Assignment
Copy out each line of the data that holds the string "registers".

(Stored data entries)
◆ ◆ ◆ ◆ ◆ ◆ ◆

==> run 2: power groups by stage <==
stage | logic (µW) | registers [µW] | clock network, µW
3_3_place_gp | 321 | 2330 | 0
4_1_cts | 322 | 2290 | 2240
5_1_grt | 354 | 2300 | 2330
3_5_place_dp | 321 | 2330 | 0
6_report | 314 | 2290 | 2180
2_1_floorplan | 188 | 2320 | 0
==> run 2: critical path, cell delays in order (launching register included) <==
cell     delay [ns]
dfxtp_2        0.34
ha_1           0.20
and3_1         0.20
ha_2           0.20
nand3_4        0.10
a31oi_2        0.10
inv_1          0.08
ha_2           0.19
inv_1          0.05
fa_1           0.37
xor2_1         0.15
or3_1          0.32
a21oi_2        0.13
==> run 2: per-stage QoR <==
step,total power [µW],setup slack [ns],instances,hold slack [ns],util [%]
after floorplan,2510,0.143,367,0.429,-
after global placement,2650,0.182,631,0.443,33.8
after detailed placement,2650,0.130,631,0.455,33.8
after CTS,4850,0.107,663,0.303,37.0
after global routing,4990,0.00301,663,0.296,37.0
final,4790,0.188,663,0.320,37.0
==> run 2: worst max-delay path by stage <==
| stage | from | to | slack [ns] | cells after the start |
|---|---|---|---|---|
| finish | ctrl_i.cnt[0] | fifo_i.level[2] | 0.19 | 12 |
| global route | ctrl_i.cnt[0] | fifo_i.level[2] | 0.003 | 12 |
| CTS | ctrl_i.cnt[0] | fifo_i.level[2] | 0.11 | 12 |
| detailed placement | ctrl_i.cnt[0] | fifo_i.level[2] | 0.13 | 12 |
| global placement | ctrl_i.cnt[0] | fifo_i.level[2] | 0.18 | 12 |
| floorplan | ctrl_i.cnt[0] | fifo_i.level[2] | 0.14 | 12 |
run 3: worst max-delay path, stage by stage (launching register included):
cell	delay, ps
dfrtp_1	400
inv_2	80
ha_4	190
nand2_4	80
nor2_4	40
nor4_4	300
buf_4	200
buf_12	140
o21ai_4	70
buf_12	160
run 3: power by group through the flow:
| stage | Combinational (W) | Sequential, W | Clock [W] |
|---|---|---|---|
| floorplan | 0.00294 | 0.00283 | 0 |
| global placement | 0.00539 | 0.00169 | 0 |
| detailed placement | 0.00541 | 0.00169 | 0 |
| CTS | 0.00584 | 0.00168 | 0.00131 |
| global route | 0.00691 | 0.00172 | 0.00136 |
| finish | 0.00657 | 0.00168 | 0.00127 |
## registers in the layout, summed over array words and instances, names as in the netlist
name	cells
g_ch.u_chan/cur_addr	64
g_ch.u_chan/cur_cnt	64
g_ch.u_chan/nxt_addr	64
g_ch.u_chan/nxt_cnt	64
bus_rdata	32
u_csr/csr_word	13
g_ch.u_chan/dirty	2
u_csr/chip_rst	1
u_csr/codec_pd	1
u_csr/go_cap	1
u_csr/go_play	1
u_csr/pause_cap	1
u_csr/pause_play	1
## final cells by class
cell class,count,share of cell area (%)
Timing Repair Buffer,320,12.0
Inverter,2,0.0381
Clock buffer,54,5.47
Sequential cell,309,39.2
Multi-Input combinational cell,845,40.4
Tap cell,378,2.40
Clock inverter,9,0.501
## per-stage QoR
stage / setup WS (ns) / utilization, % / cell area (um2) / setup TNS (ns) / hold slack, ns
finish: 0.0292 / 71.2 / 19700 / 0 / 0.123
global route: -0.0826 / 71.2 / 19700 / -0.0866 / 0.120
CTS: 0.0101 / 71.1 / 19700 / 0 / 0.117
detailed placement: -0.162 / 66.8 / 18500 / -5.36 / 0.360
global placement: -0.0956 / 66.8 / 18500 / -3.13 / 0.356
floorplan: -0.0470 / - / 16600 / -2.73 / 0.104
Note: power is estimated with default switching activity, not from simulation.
File: config.mk
export PLATFORM = sky130hd
export DESIGN_NAME = mbus_word_xcvr
export DESIGN_NICKNAME = d
export VERILOG_FILES = /design/src/rtl/mbus_word_xcvr.sv
export SDC_FILE = /design/constraint.sdc
export NUM_CORES = 1
export LEC_CHECK = 0
export BUFFER_PORTS_ARGS = -buffer_cell sky130_fd_sc_hd__buf_2
export CAP_MARGIN = 5
export CORE_MARGIN = 2
export CORE_UTILIZATION = 40
export DETAILED_ROUTE_END_ITERATION = 6
export PLACE_DENSITY = 0.65
export SLEW_MARGIN = 20
export SYNTH_ARGS = -nofsm -noshare
export SYNTH_HDL_FRONTEND = slang
export SYNTH_SLANG_ARGS = --single-unit
File: constraint.sdc
create_clock -name clk -period 4.15 [get_ports clk]
set_clock_uncertainty 0.05 [all_clocks]
set_input_delay 0.415 -clock clk [delete_from_list [all_inputs] [get_ports clk]]
set_output_delay 0.415 -clock clk [all_outputs]
set_load 0.01 [all_outputs]
File: src/rtl/mbus_word_xcvr.sv
module mbus_word_xcvr #(
  parameter int OSR = 8
) (
  input  logic        clk,
  input  logic        rst_n,
  input  logic        tx_start,
  input  logic [15:0] tx_word,
  input  logic        tx_cmd,
  output logic        tx_p,
  output logic        tx_n,
  output logic        tx_busy,
  input  logic        rx_p,
  input  logic        rx_n,
  output logic        rx_valid,
  output logic        rx_err,
  output logic [15:0] rx_word,
  output logic        rx_cmd
);
  localparam int H      = OSR / 2;
  localparam int HW     = $clog2(H);
  localparam int NHALF  = 40;
  localparam int RUNMAX = 5 * H;
  localparam int RW     = $clog2(RUNMAX + 1);
  localparam int FLEN   = NHALF * H;
  localparam int LW     = $clog2(FLEN + 1);

  function automatic logic [NHALF-1:0] frame_of(input logic [15:0] w, input logic c);
    logic [NHALF-1:0] r;
    r[39:34] = c ? 6'b111000 : 6'b000111;
    for (int i = 0; i < 16; i++)
      r[33-2*i -: 2] = w[15-i] ? 2'b10 : 2'b01;
    r[1:0] = (~^w) ? 2'b10 : 2'b01;
    return r;
  endfunction

  // transmitter
  logic [NHALF-1:0] pat;
  logic [HW-1:0]    tcnt;
  logic [5:0]       tidx;

  always_ff @(posedge clk) begin
    if (!rst_n) begin
      tx_busy <= 1'b0;
      pat     <= '0;
      tcnt    <= '0;
      tidx    <= '0;
    end else if (!tx_busy && tx_start) begin
      tx_busy <= 1'b1;
      pat     <= frame_of(tx_word, tx_cmd);
      tcnt    <= '0;
      tidx    <= '0;
    end else if (tx_busy) begin
      if (tcnt == HW'(H-1)) begin
        tcnt <= '0;
        pat  <= pat << 1;
        if (tidx == 6'(NHALF-1)) tx_busy <= 1'b0;
        else                     tidx    <= tidx + 6'd1;
      end else begin
        tcnt <= tcnt + 1'b1;
      end
    end
  end

  assign tx_p = tx_busy &  pat[NHALF-1];
  assign tx_n = tx_busy & ~pat[NHALF-1];

  // receiver: line symbol history and run length
  logic [1:0]    sym, lsym;
  logic [RW-1:0] run;

  always_ff @(posedge clk) begin
    if (!rst_n) begin
      sym  <= 2'b00;
      lsym <= 2'b00;
      run  <= '0;
    end else begin
      sym  <= {rx_p, rx_n};
      lsym <= sym;
      if (sym != lsym)                 run <= RW'(1);
      else if (run != RW'(RUNMAX))     run <= run + 1'b1;
    end
  end

  wire lvl_ok  = (sym == 2'b10) || (sym == 2'b01);
  wire lvl     = (sym == 2'b10);
  wire sync_ed = ((lsym == 2'b10) && (sym == 2'b01)) || ((lsym == 2'b01) && (sym == 2'b10));
  wire run_ok  = (run >= RW'(3*H-1)) && (run <= RW'(4*H+1));

  logic          rbusy, rtype, first, merr;
  logic [HW-1:0] rcnt;
  logic [5:0]    ridx;
  logic [15:0]   sh;

  wire        bad_half = !lvl_ok || (lvl == first);
  wire [16:0] full     = {sh, first};

  always_ff @(posedge clk) begin
    if (!rst_n) begin
      rbusy    <= 1'b0;
      rtype    <= 1'b0;
      first    <= 1'b0;
      merr     <= 1'b0;
      rcnt     <= '0;
      ridx     <= '0;
      sh       <= '0;
      rx_valid <= 1'b0;
      rx_err   <= 1'b0;
      rx_word  <= '0;
      rx_cmd   <= 1'b0;
    end else begin
      rx_valid <= 1'b0;
      rx_err   <= 1'b0;
      if (tx_busy) begin
        rbusy <= 1'b0;
      end else if (!rbusy) begin
        rbusy <= sync_ed && run_ok;
        rtype <= (sym == 2'b01);
        rcnt  <= HW'(1);
        ridx  <= '0;
        merr  <= 1'b0;
      end else begin
        if (rcnt == HW'(H-1)) begin
          rcnt <= '0;
          ridx <= ridx + 6'd1;
        end else begin
          rcnt <= rcnt + 1'b1;
        end
        if (rcnt == HW'(H/2)) begin
          if (ridx < 6'd3) begin
            if (!lvl_ok || (lvl == rtype)) rbusy <= 1'b0;
          end else if (ridx[0]) begin
            first <= lvl;
            if (!lvl_ok) merr <= 1'b1;
          end else begin
            sh <= full[15:0];
            if (bad_half) merr <= 1'b1;
            if (ridx == 6'd36) begin
              rbusy <= 1'b0;
              if (merr || bad_half || !(^{sh, first})) begin
                rx_err <= 1'b1;
              end else begin
                rx_valid <= 1'b1;
                rx_word  <= sh;
                rx_cmd   <= rtype;
              end
            end
          end
        end
      end
    end
  end

  // checks
  logic [LW-1:0] blen;
  always_ff @(posedge clk) begin
    if (!rst_n || !tx_busy) blen <= '0;
    else                    blen <= blen + 1'b1;
  end

  initial assert (OSR >= 8 && OSR % 2 == 0);

  AST_TX_LENGTH: assert property (@(posedge clk) disable iff (!rst_n)
    $fell(tx_busy) |-> $past(blen) == LW'(FLEN-1));
  AST_RX_EXCL: assert property (@(posedge clk) disable iff (!rst_n)
    !(rx_valid && rx_err));
  AST_RX_DEAF: assert property (@(posedge clk) disable iff (!rst_n)
    tx_busy |=> !rx_valid && !rx_err);
  AST_VALID_SINGLE: assert property (@(posedge clk) disable iff (!rst_n)
    rx_valid |=> !rx_valid);
endmodule
--- config.mk ---
export PLATFORM = sky130hd
export DESIGN_NAME = modeRegCheck
export DESIGN_NICKNAME = d
export VERILOG_FILES = /design/src/rtl/modeRegPkg.sv /design/src/rtl/modeRegCtrl.sv /design/src/rtl/modeRegData.sv /design/src/rtl/modeRegCheck.sv
export SDC_FILE = /design/constraint.sdc
export NUM_CORES = 1
export LEC_CHECK = 0
export ABC_AREA = 1
export BUFFER_PORTS_ARGS = -buffer_cell sky130_fd_sc_hd__buf_4
export CORE_UTILIZATION = 40
export DETAILED_ROUTE_END_ITERATION = 7
export GPL_ROUTABILITY_DRIVEN = 0
export GPL_TIMING_DRIVEN = 0
export HOLD_SLACK_MARGIN = 0.15
export PLACE_DENSITY = 0.81
export REMOVE_ABC_BUFFERS = 1
export SLEW_MARGIN = 10
export SYNTH_ARGS = -nofsm -noshare
export SYNTH_HDL_FRONTEND = slang
export SYNTH_SLANG_ARGS = --single-unit
--- constraint.sdc ---
create_clock -name clk -period 1.3 [get_ports clk]
set_input_delay 0.26 -clock clk [delete_from_list [all_inputs] [get_ports clk]]
set_output_delay 0.26 -clock clk [all_outputs]
set_load 0.005 [all_outputs]
===== src/rtl/stk_nest_tracker.sv =====
module stk_nest_tracker
  import stkctl_pkg::*;
#(
  parameter int DEPTH_W = 3
) (
  input  logic               clk,
  input  logic               rst_n,
  input  logic               enter_i,
  input  logic               leave_i,
  output logic [DEPTH_W-1:0] depth_o,
  output exec_mode_e         mode_o,
  output logic               bad_strobe_o,
  output logic               err_o
);
  localparam logic [DEPTH_W-1:0] DEPTH_MAX = {DEPTH_W{1'b1}};

  logic [DEPTH_W-1:0] depth_q;
  logic               err_q;
  nest_op_e           op;

  always_comb begin
    op           = nest_decide(enter_i, leave_i, depth_q == '0, depth_q == DEPTH_MAX);
    bad_strobe_o = (op == NEST_BAD);
  end

  always_ff @(posedge clk) begin
    if (!rst_n) begin
      depth_q <= '0;
      err_q   <= 1'b0;
    end else begin
      err_q <= (op == NEST_BAD);
      case (op)
        NEST_UP: depth_q <= depth_q + 1'b1;
        NEST_DN: depth_q <= depth_q - 1'b1;
        default: depth_q <= depth_q;
      endcase
    end
  end

  assign depth_o = depth_q;
  assign mode_o  = (depth_q != '0) ? MODE_HANDLER : MODE_THREAD;
  assign err_o   = err_q;
endmodule


===== src/rtl/stk_ctl_bits.sv =====
module stk_ctl_bits
  import stkctl_pkg::*;
(
  input  logic       clk,
  input  logic       rst_n,
  input  logic       wr_en_i,
  input  ctl_bits_t  wr_data_i,
  input  logic       priv_now_i,
  input  exec_mode_e mode_i,
  output ctl_bits_t  ctl_o,
  output logic       take_unpriv_o,
  output logic       take_sel_o
);
  ctl_bits_t ctl_q;

  always_comb begin
    take_unpriv_o = wr_en_i && priv_now_i;
    take_sel_o    = wr_en_i && priv_now_i && (mode_i == MODE_THREAD);
  end

  always_ff @(posedge clk) begin
    if (!rst_n) begin
      ctl_q <= '0;
    end else begin
      if (take_unpriv_o) ctl_q.unpriv   <= wr_data_i.unpriv;
      if (take_sel_o)    ctl_q.sel_proc <= wr_data_i.sel_proc;
    end
  end

  assign ctl_o = ctl_q;
endmodule


===== src/rtl/stk_sp_reg.sv =====
module stk_sp_reg #(
  parameter int              SP_W = 32,
  parameter logic [SP_W-1:0] INIT = '0
) (
  input  logic            clk,
  input  logic            rst_n,
  input  logic            named_en_i,
  input  logic            named_ok_i,
  input  logic [SP_W-1:0] named_data_i,
  input  logic            port_en_i,
  input  logic            port_hit_i,
  input  logic [SP_W-1:0] port_data_i,
  output logic [SP_W-1:0] value_o,
  output logic            took_named_o,
  output logic            took_port_o
);
  function automatic logic [SP_W-1:0] word_align(input logic [SP_W-1:0] v);
    return {v[SP_W-1:2], 2'b00};
  endfunction

  logic [SP_W-1:0] val_q;

  always_comb begin
    took_named_o = named_en_i && named_ok_i;
    took_port_o  = port_en_i && port_hit_i && !took_named_o;
  end

  always_ff @(posedge clk) begin
    if (!rst_n)            val_q <= word_align(INIT);
    else if (took_named_o) val_q <= word_align(named_data_i);
    else if (took_port_o)  val_q <= word_align(port_data_i);
  end

  assign value_o = val_q;
endmodule
<file path="src/rtl/ata_port_decode.sv">
module ata_port_decode #(
  parameter int AW = 16,
  parameter int OW = 3,
  parameter logic [AW-1:0] LEG_PRI_CMD = 16'h01F0,
  parameter logic [AW-1:0] LEG_PRI_CTL = 16'h03F6,
  parameter logic [AW-1:0] LEG_SEC_CMD = 16'h0170,
  parameter logic [AW-1:0] LEG_SEC_CTL = 16'h0376
) (
  input  logic          clk,
  input  logic          rst_n,
  input  logic          mode_ld,
  input  logic          mode_native_in,
  input  logic [AW-1:0] io_addr,
  input  logic          io_rd,
  input  logic          io_wr,
  input  logic [AW-1:0] pri_cmd_base,
  input  logic [AW-1:0] pri_ctl_base,
  input  logic [AW-1:0] sec_cmd_base,
  input  logic [AW-1:0] sec_ctl_base,
  input  logic          dev_irq_pri,
  input  logic          dev_irq_sec,
  output logic          native_mode,
  output logic          sel_pri,
  output logic          sel_sec,
  output logic          sel_cmd,
  output logic          sel_ctl,
  output logic [OW-1:0] reg_ofs,
  output logic          word16,
  output logic          rd_oe,
  output logic          irq14,
  output logic          irq15,
  output logic          irq_shared
);

  logic          mode_q;
  logic [AW-1:0] pcmd, pctl, scmd, sctl;
  logic          p_cmd_hit, p_ctl_hit, s_cmd_hit, s_ctl_hit;
  logic          p_any, s_any, strobe, any_sel, cmd_eff;

  always_ff @(posedge clk or negedge rst_n)
    if (!rst_n)       mode_q <= 1'b0;
    else if (mode_ld) mode_q <= mode_native_in;

  assign native_mode = mode_q;

  assign pcmd = mode_q ? pri_cmd_base : LEG_PRI_CMD;
  assign pctl = mode_q ? pri_ctl_base : LEG_PRI_CTL;
  assign scmd = mode_q ? sec_cmd_base : LEG_SEC_CMD;
  assign sctl = mode_q ? sec_ctl_base : LEG_SEC_CTL;

  assign p_cmd_hit = io_addr[AW-1:OW] == pcmd[AW-1:OW];
  assign p_ctl_hit = io_addr == pctl;
  assign s_cmd_hit = io_addr[AW-1:OW] == scmd[AW-1:OW];
  assign s_ctl_hit = io_addr == sctl;

  assign p_any  = p_cmd_hit | p_ctl_hit;
  assign s_any  = s_cmd_hit | s_ctl_hit;
  assign strobe = io_rd | io_wr;

  assign sel_pri = strobe & p_any;
  assign sel_sec = strobe & ~p_any & s_any;
  assign any_sel = sel_pri | sel_sec;

  assign cmd_eff = p_any ? p_cmd_hit : s_cmd_hit;
  assign sel_cmd = any_sel & cmd_eff;
  assign sel_ctl = any_sel & ~cmd_eff;
  assign reg_ofs = sel_cmd ? io_addr[OW-1:0] : '0;
  assign word16  = sel_cmd & (io_addr[OW-1:0] == '0);
  assign rd_oe   = io_rd & any_sel;

  assign irq14      = ~mode_q & dev_irq_pri;
  assign irq15      = ~mode_q & dev_irq_sec;
  assign irq_shared =  mode_q & (dev_irq_pri | dev_irq_sec);

endmodule

</file>
<file path="config.mk">
export PLATFORM = sky130hd
export DESIGN_NAME = ata_port_decode
export DESIGN_NICKNAME = d
export VERILOG_FILES = /design/src/rtl/ata_port_decode.sv
export SDC_FILE = /design/constraint.sdc
export NUM_CORES = 1
export LEC_CHECK = 0
export CELL_PAD_IN_SITES_DETAIL_PLACEMENT = 1
export CELL_PAD_IN_SITES_GLOBAL_PLACEMENT = 1
export CORE_MARGIN = 3
export CORE_UTILIZATION = 28
export CTS_BUF_LIST = sky130_fd_sc_hd__clkbuf_4 sky130_fd_sc_hd__clkbuf_8 sky130_fd_sc_hd__clkbuf_16
export DETAILED_ROUTE_END_ITERATION = 7
export PLACE_DENSITY = 0.95
export SETUP_SLACK_MARGIN = 0.3
export SYNTH_ARGS = -nofsm -noshare
export SYNTH_HDL_FRONTEND = slang
export SYNTH_SLANG_ARGS = --single-unit
</file>
<file path="constraint.sdc">
create_clock -name clk -period 7.8 [get_ports clk]
set_clock_uncertainty 0.2 [all_clocks]
set_input_delay 1.56 -clock clk [delete_from_list [all_inputs] [get_ports clk]]
set_output_delay 1.56 -clock clk [all_outputs]
set_load 0.1 [all_outputs]
</file>
; Word-level counts from Yosys, hierarchy flattened
; Cells that the tools add are included.
[classes]
n_mux = 6
n_eq_ne = 4
reduce_logical = 1
bitwise = 18
[ops]
columns = cell, count
row1 = 16-bit two-way mux, 4
row2 = 16-bit equality test, 2
row3 = 13-bit equality test, 2
row4 = 1-bit AND, 10
row5 = 1-bit OR, 5
row6 = 3-bit logical NOT, 1
row7 = 3-bit two-way mux, 1
row8 = 1-bit inverter, 3
row9 = 1-bit two-way mux, 1
[word_totals]
input_bits = 88
wordCells = 30
reg_bits = 1
out_inout_bits = 13

; Logic depth before layout (Yosys ltp)
[depth]
word_depth = 9
ltp_mapped = 9
mapped_depth_nobuf = 6

; Worst setup path before layout
; No wires, ideal clock.
[synth_path]
path_kind = in2out
from = input port io_addr[5]
to = output port rd_oe
setup_slack_ns = 1.757
arrival_time_ns = 4.283
required_time_ns = 6.040
path_stages = 7
path_buffers = 1
cell_sequence = buf_2 or4b_1 o22ai_1 o22a_1 nand4_1 a21boi_1 a21boi_1
[synth_between]
elab_chain_len = 7
elab_cells_between_ends = 12
cone_classes = 4 x eq/ne / 8 x bitwise
[synth_lines]
columns = element, line_no
row1 = start: declaration, 13  ; input logic [AW-1:0] io_addr,
row2 = 16-bit equality test or 13-bit equality test (tied branches), "52, 51"
row3 = 1-bit OR, 56  ; assign p_any = p_cmd_hit | p_ctl_hit;
row4 = 1-bit inverter, 61  ; assign sel_sec = strobe & ~p_any & s_any;
row5 = 1-bit AND (2 in a row), 61
row6 = 1-bit OR (*), 62  ; assign any_sel = sel_pri | sel_sec;
row7 = 1-bit AND (*), 69  ; assign rd_oe = io_rd & any_sel;
row8 = end: declaration, 29  ; output logic rd_oe,
; Mark *: on every way between the ends. The rest lies on a longest branch, timed or not.

; Worst setup path in the final report
[layout_path]
from = input port io_addr[13]
to = output port sel_ctl
[layout_between]
elab_chain_len = 7
elab_cells_between_ends = 14
cone_classes = 4 x eq/ne / 1 x mux / 9 x bitwise
[layout_lines]
columns = element, line_no
row1 = 16-bit equality test or 13-bit equality test (tied branches), "52, 51"
row2 = 1-bit OR, 56
row3 = 1-bit inverter, 61
row4 = 1-bit AND (2 in a row), 61
row5 = 1-bit OR, 62
row6 = 1-bit AND (*), 66  ; assign sel_ctl = any_sel & ~cmd_eff;
row7 = end: declaration, 26  ; output logic sel_ctl,
; Marked as above.

==> impl_metrics.toml <==
[outcome]
status = "finished clean"

[finish]
areaGrowthSynthToFinish_pct = 50.43
utilization = 0.4392
drive_above_1_share = 0.07645
register_area_um2 = 26.28
finalNetCount = 417
antenna_cells = 0
stdcell_count = 402
multi_input_area_um2 = 1531
num-fill-cells = 756
largest_reg_flops = 1

[yosys]
synth_seq_cells = 1
ys_warn_count = 0
ys_types = 56
avgSynthCellArea_um2 = 6.860
synth_flop_cell = "dfrtp_1"
synth_area_um2 = 1749
netlist_top_cells_area = "xor2_1 10%, nand2b_1 7.5%, nand4_1 4.6%"
yosysMostFrequentCell = "nand2b_1"
async_reset_ff_frac = 1.000
netlist_instances = 255
ys_seq_area_frac = 0.01431
synth_commonest_cells = "21 x nand2b_1, 20 x xor2_1, 16 x a21oi_1"
syn-num-nets = 343
yosysTopAreaCell = "xor2_1"
synth_top_area_share = 0.1001
synth-edff-count = 0

[timing]
fin_crit_ns = 6.625
drv_slew = 0
tns_ns = 0
worst_pin_slew_ns = 0.9804
post-route-period-util = 0.8494
hold_violations = 0
setup_viol = 0
fmax_mhz = 150.9
relSlewSlack = 0.3444
rsz0062_at_grt = "false"

[global_routing]
grt_start_max_net_pins = 55
grt_overflow = 0
groute.usage.overall = 0.1723
antenna_found_initial = 0
grt_pass1_wl_um = 10630
grt_pass1_vias = 2245

[clock_tree]
path_clk_slew_ns = 0
cts_setup_buffers = 0
cts-resized-gates = 0
hold_buffers = 0
clk_latency_ns = 0

[floorplanning]
core_um2 = 5991
dieArea_um2 = 7232
initial_core_util = 0.2920
die_h_um = 85.04
ios = 101
fp-row-count = 28
die_w_um = 85.04

[detailed_routing]
wire_per_inst_um = 16.49
drc = 0
ant_nets = 0
drt_wl_total_um = 6629
drtIter0Drc = 78
drtPass1Iterations = 4
num_vias = 2288
vias_per_cell = 5.692

[critical_path]
required_ns = 6.04
cp_common_cell = "clkdlybuf4s50_1"
critPathSlowestCell = "clkdlybuf4s50_1"
startpoint_type = "input pin"
cp.arrival_ns = 4.87
crit_chain = "clkdlybuf4s50_1 > xor2_1 > o31ai_1 > a21oi_1 > nor4_1 > a31oi_1 > nor2_1 > clkdlybuf4s50_1"
cpPeakStageDelay_ns = 1.15
setup.worst_path.end_class = "output pin"
crit_family = "buffers and inverters"
critical_path_class = "in2out"
crit_buf_inv = 2
critPathMaxFanout = 12

[pwr]
ir_drop_mv = 0.03703
pwr-share-seq = 0.086
finalPower_w = 0.0001551
p_sw_frac = 0.5026
comb_power_share = 0.914
p_int_w = 0.00007715
p_sw_w = 0.00007794
p_leak_nw = 0.9363
p_clk_frac = 0
p_per_area_nw_per_um2 = 58.94

[min_path]
min_path_type = "reg2reg"

[placement]
place.gp.congestion = 0.8022
post-place-cells = 402
dp_hpwl_um = 5560
portBuffers = 94

[job]
maxCapViolations = 0
-- layout make-up --
class,instances,area share
repair buffers,95,0.3538
flip-flops and latches,1,0.009986
well taps,75,0.03566
multi-input cells,218,0.5820
inverters,13,0.01854
-- metal layers --
layer	vias to the layer above	global-route usage	routed length, µm
met4	0	0.02590	120
met1	1087	0.2109	2765
met2	79	0.3270	3332
li1	1111	-	-
met3	11	0.01748	410
met5	-	0	0
-- cells in the final DEF, fill, tap and decap left out, drive strengths merged, types with 3 or more instances in the layout --
cell / netlist / routed
clkdlybuf4s50: 0 / 87
nand2b: 21 / 21
xor2: 20 / 20
a21oi: 16 / 16
inv: 13 / 13
nand4: 13 / 13
nor2: 12 / 12
o22ai: 11 / 11
nand2: 10 / 10
o21ai: 9 / 9
nand3: 8 / 8
xnor2: 8 / 8
buf: 19 / 8
o31ai: 6 / 6
a211oi: 6 / 6
nor3: 6 / 6
o32ai: 6 / 6
nor4bb: 5 / 5
nor4: 5 / 5
nand4b: 4 / 4
o21a: 4 / 4
a31o: 4 / 4
and3: 4 / 4
and2: 3 / 3
nor2b: 3 / 3
or2b: 3 / 3
-- cells by family after synthesis --
| logic type | Yosys count | share of synthesized area |
|---|---|---|
| simple gates | 111 | 0.4084 |
| compound gates | 78 | 0.3205 |
| buf+inv | 36 | 0.1102 |
| xor+xnor | 28 | 0.1402 |
| mux | 1 | 0.006437 |
| flops | 1 | 0.01430 |
-- path summary, 6_finish.rpt --
| check | from | endpoint | slack (ns) | depth (start not counted) |
|---|---|---|---|---|
| worst max-delay path | io_addr[13] | sel_ctl | 1.17 | 8 |
| worst min-delay path | native_mode | native_mode | 0.96 | 1 |
| worst max register to register | native_mode | native_mode | 6.34 | 1 |
| worst min register to register | native_mode | native_mode | 0.96 | 1 |
| max in group asynchronous | rst_n | native_mode | 5.78 | 1 |
| min in group asynchronous | rst_n | native_mode | 1.51 | 1 |
-- through the flow --
stage               area [µm²]  hold slack, ns  setup WS, ns
floorplan                 1749           1.064         1.758
global placement          2631          0.9079         1.286
detailed placement        2631          0.9317         1.206
CTS                       2631          0.9361         1.190
global route              2631          0.9845        0.9647
finish                    2631          0.9562         1.175
-- power by group through the flow --
stage | Sequential [W] | Combinational [W] | Clock (W)
floorplan | 0.0000102 | 0.0000830 | 0
global placement | 0.0000125 | 0.000136 | 0
detailed placement | 0.0000128 | 0.000142 | 0
CTS | 0.0000129 | 0.000142 | 0
global route | 0.0000136 | 0.000154 | 0
finish | 0.0000133 | 0.000142 | 0
No activity file was read; power rests on OpenSTA's default activity.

◆ ◆ ◆ ◆ ◆ ◆ ◆

Answer for the task
stage | logic (µW) | registers [µW] | clock network, µW
## registers in the layout, summed over array words and instances, names as in the netlist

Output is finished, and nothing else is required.